A number of presentations were made by IHDS researchers during the meeting to showcase the findings of the research team based on the data generated during the surveys.
A presentation by P. K. Ghosh, Associate Fellow, NCAER, on ‘Attrition in and Validation of IHDS-II Data’, emphasised the intense supervision required to ensure re-contact with the original households and compared the basic characteristics of IHDS with other data sources like the Census and NSS.
Outlining the challenges of public release of data, Sonalde Desai averred that though IHDS was designed as a public resource, it is simultaneously important to respect respondent privacy which prevents making identification below district level available to users.
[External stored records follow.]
<file path="config.mk">
export PLATFORM = sky130hd
export DESIGN_NAME = slc3_mem_bus_port
export DESIGN_NICKNAME = d
export VERILOG_FILES = /design/src/rtl/slc3_pkg.sv /design/src/rtl/slc3_wait_counter.sv /design/src/rtl/slc3_mem_bus_port.sv
export SDC_FILE = /design/constraint.sdc
export NUM_CORES = 1
export LEC_CHECK = 0
export ABC_AREA = 1
export CORE_MARGIN = 1.5
export CORE_UTILIZATION = 43
export CTS_BUF_LIST = sky130_fd_sc_hd__clkbuf_16
export DETAILED_ROUTE_END_ITERATION = 7
export PLACE_DENSITY = 0.88
export SETUP_SLACK_MARGIN = 0.05
export SYNTH_ARGS = -nofsm -noshare
export SYNTH_HDL_FRONTEND = slang
export SYNTH_SLANG_ARGS = --single-unit
</file>
<file path="constraint.sdc">
create_clock -name Clk -period 2.44 [get_ports Clk]
set_clock_uncertainty 0.1 [all_clocks]
set_input_delay 0.244 -clock Clk [delete_from_list [all_inputs] [get_ports Clk]]
set_output_delay 0.244 -clock Clk [all_outputs]
set_load 0.01 [all_outputs]
</file>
She noted that the high usage of IHDS is not only due to the worldwide interest in India but also because of the stringent quality checks and breadth of topics covered in the data sets. Over 200 papers and theses have been written using IHDS data. Three user conferences and one training session have so far been organised for users.
In his presentation, Debasis Barik, Associate Fellow, NCAER, highlighted economic status and mortality linkages. Since literature has not paid sufficient attention to the role of income in shaping the incidence of non-communicable diseases (NCDs) like diabetes, high blood pressure and cardiac disorders, longitudinal data is needed to address two-way causation.
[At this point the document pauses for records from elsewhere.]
==> src/rtl/demux_1_4_stream.sv <==
// 1-to-4 registered stream demultiplexer with a one-entry holding
// register per channel and an accepted-beat counter.
module demux_1_4_stream #(
    parameter int WIDTH = 32,
    parameter int CNT_W = 16
) (
    input  logic             clk,
    input  logic             rst_n,
    input  logic             in_valid,
    output logic             in_ready,
    input  logic [1:0]       in_sel,
    input  logic [WIDTH-1:0] in_data,
    output logic [3:0]       out_valid,
    input  logic [3:0]       out_ready,
    output logic [WIDTH-1:0] out_data0,
    output logic [WIDTH-1:0] out_data1,
    output logic [WIDTH-1:0] out_data2,
    output logic [WIDTH-1:0] out_data3,
    output logic [CNT_W-1:0] beat_cnt
);

    logic [3:0]       valid_q;
    logic [3:0]       valid_d;
    logic [3:0]       free;
    logic [3:0]       load;
    logic             accept;
    logic [WIDTH-1:0] data_q [4];
    logic [CNT_W-1:0] cnt_q;
    logic [CNT_W-1:0] cnt_d;

    // A slot draining this cycle can take a new beat in the same cycle.
    assign free     = ~valid_q | out_ready;
    assign in_ready = free[in_sel];
    assign accept   = in_valid & in_ready;

    always_comb begin
        load    = 4'b0000;
        valid_d = valid_q & ~out_ready;
        cnt_d   = cnt_q;
        if (accept) begin
            load    = 4'b0001 << in_sel;
            valid_d = valid_d | load;
            cnt_d   = cnt_q + {{(CNT_W-1){1'b0}}, 1'b1};
        end
    end

    always_ff @(posedge clk or negedge rst_n) begin
        if (!rst_n) begin
            valid_q <= 4'b0000;
            cnt_q   <= '0;
            for (int k = 0; k < 4; k++) begin
                data_q[k] <= '0;
            end
        end else begin
            valid_q <= valid_d;
            cnt_q   <= cnt_d;
            for (int k = 0; k < 4; k++) begin
                if (load[k]) begin
                    data_q[k] <= in_data;
                end
            end
        end
    end

    assign out_valid = valid_q;
    assign out_data0 = data_q[0];
    assign out_data1 = data_q[1];
    assign out_data2 = data_q[2];
    assign out_data3 = data_q[3];
    assign beat_cnt  = cnt_q;

endmodule

==> config.mk <==
export PLATFORM = sky130hd
export DESIGN_NAME = demux_1_4_stream
export DESIGN_NICKNAME = d
export VERILOG_FILES = /design/src/rtl/demux_1_4_stream.sv
export SDC_FILE = /design/constraint.sdc
export NUM_CORES = 1
export LEC_CHECK = 0
export ABC_AREA = 1
export CORE_UTILIZATION = 47
export CTS_CLUSTER_SIZE = 40
export DETAILED_ROUTE_END_ITERATION = 6
export PLACE_DENSITY = 0.81
export SLEW_MARGIN = 20
export SYNTH_ARGS = -nofsm -noshare
export SYNTH_HDL_FRONTEND = slang
export SYNTH_SLANG_ARGS = --single-unit
==> constraint.sdc <==
create_clock -name clk -period 1.9 [get_ports clk]
set_input_delay 0.38 -clock clk [delete_from_list [all_inputs] [get_ports clk]]
set_output_delay 0.38 -clock clk [all_outputs]
set_load 0.005 [all_outputs]
==> summary.txt <==
CTS tree = done
initial core utilization = 0.4814
register area = 3704 um2
HPWL Detailed = 13010 um
total CTS buffers = 17
via density per instance = 5.462
hold path depth = 3
RSZ-0062 raised after global routing = false
first-pass GRT wire length = 31320 um
drc violations = 0
hold path endpoint = out_data0[31]
Least-Margin Pin Slew = 0.4361 ns
critical path class = reg -> out
Worst Hold Class = in -> reg
Fin Hold WS = 0.3699 ns
Core ar. = 13240 um2
Die X = 118.5 um
startpoint types = flip-flop
Syn. warnings = 0
Clock Skew = 0.006982 ns
largest net degree at the start of global routing = 62
Unique masters post-synth = 16
P&R area growth vs syn = 43.28%
GRT overflow = 0
CTS root buf = clkbuf_16
Netlist Area Pre-Place = 6375 um2
Post-Synthesis Cells = 740
Die Y = 118.5 um
Final GP Congestion = 0.8408
share of cells above drive strength 1 = 0.07089
initial antenna violation count = 0
pwr/cell area = 1113 nW/um2
Die ar. = 14030 um2
Clk pin slew, worst setup/hold paths = 0.06 ns
max-slew violations = 0
clk sinks = 148
drt first-iter violations = 608
asr flop ratio synth = 1.000
number of port buffers = 189
final hold violation count = 0
# rows = 42
final setup vio count = 0
WP buf/inv = 1
RR Startpoint = out_valid[2]
Synth area leaders = dfrtp_1 (58%), nand2_1 (20%), nand4_1 (13%)
number of global-route vias before repair = 5854
Crit path max-delay family = buffers and inverters
fin crit share = 0.9455
net count after synthesis = 782
H-tree depth = 4
R2R Path End = beat_cnt[11]
LEAKAGE = 4.414 nW
register area share after synthesis = 0.5810
status = finished, final reports clean
drt total wl = 19380 um
Most used DFF post-synth = dfrtp_1
Hold Startpoint = in_valid
Reg2Reg Depth = 10
worst path cell trace = clkdlybuf4s50_1
commonest cells in the synthesized netlist = nand2_1 (338), dfrtp_1 (148), nand4_1 (133)
count leader, synth = nand2_1
Worst setup EP type = primary output
share of the synthesized area in the top cell type = 0.5810
Power Total = 10.17 mW
DR WL/cell = 17.51 um
Max VDD drop = 0.6527 mV
Pre-antenna DRT Iters = 5
Synth area leader = dfrtp_1
Post-synth EDFFs = 0
number of synthesized register bits = 148
R2R Setup Slk = 0.16 ns
syn_area_per_cell = 8.615 um2
Final ANT Viol Nets = 0
Max-cap violations = 0
Top Ports = 190
worst skew pair latency = 0.42 ns
crit path DAT = 1.42 ns
vias = 6046
CTS max path bufs = 2
Crit Path Max Fanout = 7
Max-slew headroom = 0.7089
Total GRT Usage = 0.2896
Multi-input gate area = 2377 um2
final net count = 961
Req. time, crit path = 1.52 ns
Slowest-stage cell, CP = clkdlybuf4s50_1
CP max stage delay = 0.55 ns
ant diodes = 0
f_max = 556.7 MHz
Fill cells = 1051
min Tclk post-route = 1.796 ns
## cells in the final DEF (no fill, tap or decap), types with 8 or more instances in the layout
master             n
buf_4             23
nand2_1          338
inv_1             14
dfrtp_1          148
clkbuf_16         17
nor2_1            16
clkdlybuf4s50_1  184
nand4_1          133
nand3_1           11
o21ai_0            8
## sequential cells by signal (all words and copies together), names as in the netlist
name       flops
beat_cnt      16
out_data0     32
out_data1     32
out_data2     32
out_data3     32
out_valid      4
## where the power goes
part	switching [mW]	leakage [nW]	internal [mW]	total, mW
Sequential	0.421	1.87	3.75	4.17
Combinational	1.04	2.24	1.39	2.42
Clock	1.25	0.308	2.32	3.58
Total	2.71	4.41	7.46	10.2
## final cells by class
class	instances	area share
multi-input combinational	520	0.2603
tap	176	0.02411
clock buffer	22	0.05301
timing repair buffer	216	0.2341
sequential	148	0.4055
clock inverter	9	0.01644
inverter	16	0.006575
## cells by family after synthesis
group / share of synthesized area
AND/OR/NAND/NOR: 0.3549
flip-flops: 0.5810
buffers and inverters: 0.04769
AO/OA/AOI/OAI: 0.006281
XOR/XNOR: 0.008243
adder cells (fa/ha/maj): 0.001962
## metrics by stage
step / setup TNS, ns / cell area [um2] / util / cells / setup WS (ns)
after detailed placement: -40.03 / 8489 / 0.6411 / 1075 / -0.3385
final: 0 / 9134 / 0.6897 / 1107 / 0.1036
after floorplan: 0 / 6375 / - / 740 / 0.3811
after global routing: 0 / 9134 / 0.6897 / 1107 / 0.004013
after global placement: -34.79 / 8489 / 0.6411 / 1075 / -0.2997
after CTS: 0 / 9133 / 0.6896 / 1107 / 0.01963
## worst max-delay path by stage
stage                       from       endpoint  slack [ns]  cells past startpoint
finish               beat_cnt[0]    beat_cnt[0]        0.10                      1
global route        out_valid[2]  out_data0[19]       0.004                     10
CTS                 out_ready[2]       in_ready        0.02                      6
detailed placement     in_sel[1]  out_data0[28]       -0.34                     10
global placement       in_sel[1]  out_data0[27]       -0.30                     10
floorplan            beat_cnt[0]   beat_cnt[12]        0.38                      8
## routing by layer
metal  vias to the layer above  share of wire  track usage
li1                       2829              -            -
met2                       276           0.47       0.4415
met5                         -              0            0
met1                      2906           0.42       0.3931
met3                        35          0.085      0.08156
met4                         0          0.026       0.1131
## timing repair
item / in CTS / in global routing
pin swaps: 0 / 1
hold endpoints to repair: 36 / 0
cloned: 0 / 0
setup endpoints to repair: 1 / 1
resized for setup: 4 / 3
setup buffers: 0 / 0
hold buffers: 1 / 0
(Power assumes the default switching activity.)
In her presentation, Ms Sadhika Bagga, Research Associate, NCAER, focused on ‘Demography of Inequality in India’, and claimed that research on inequality and poverty focuses more on countries and households and less on individuals. Thus, incomes grew and poverty declined for everyone during the period between IHDS-I and IHDS-II, but less so for children. The public policy challenge, therefore, is to implement more child-focused policy initiatives.
Studying ‘Poverty Incidence: Static and Dynamic’ in his presentation, Amit Thorat, Assistant Professor at Jawaharlal Nehru University, revealed that between 2004-05 and 2011-12, poverty fell from 37 to 22 per cent, signifying probably the largest reduction over any previous decade. He asserted that while poverty has declined substantially, households continue to fall into poverty largely due to the occurrence of catastrophic life events. Thus, different approaches are needed to deal with the chronically poor and vulnerable groups.
The meeting concluded with a delineation of the challenges of data collection by Sonalde Desai, recommendations for the way forward, and the need for institutionalising responses and the process of knowledge. It was decided that NCAER also has to marry the imperatives of ensuring best practices and high quality data generation with maintenance of the highest standards of confidentiality.
The Way Forward
The way forward entails planning for IHDS-III as more waves allow for better causal modelling. Another wave is needed to study the constant changes taking place in the socio-demographic landscape of India. An important development is the use of technological innovations by switching from Paper and Pencil Interviewing (PAPI) to Computer-assisted Personal Interviewing (CAPI), wherein the data is directly entered into a computer programme instead of using paper questionnaires. Other policy changes pertaining to decentralisation, DBT and financial inclusion, for instance, and the impact of welfare programmes like MGNREGA, JSY and expansions in safety nets over extended periods of time can also be studied through panel data. In addition, data on migration, which is an uncharted frontier, needs to be collected and analysed comprehensively as this social phenomenon has tremendous implications for socio-economic developments in a transitioning society. IHDS-III thus has a significant niche to fill in the research space.
The Third Annual IHDS Data User Conference was held at the Neemrana Fort Palace from 16-18 March 2016.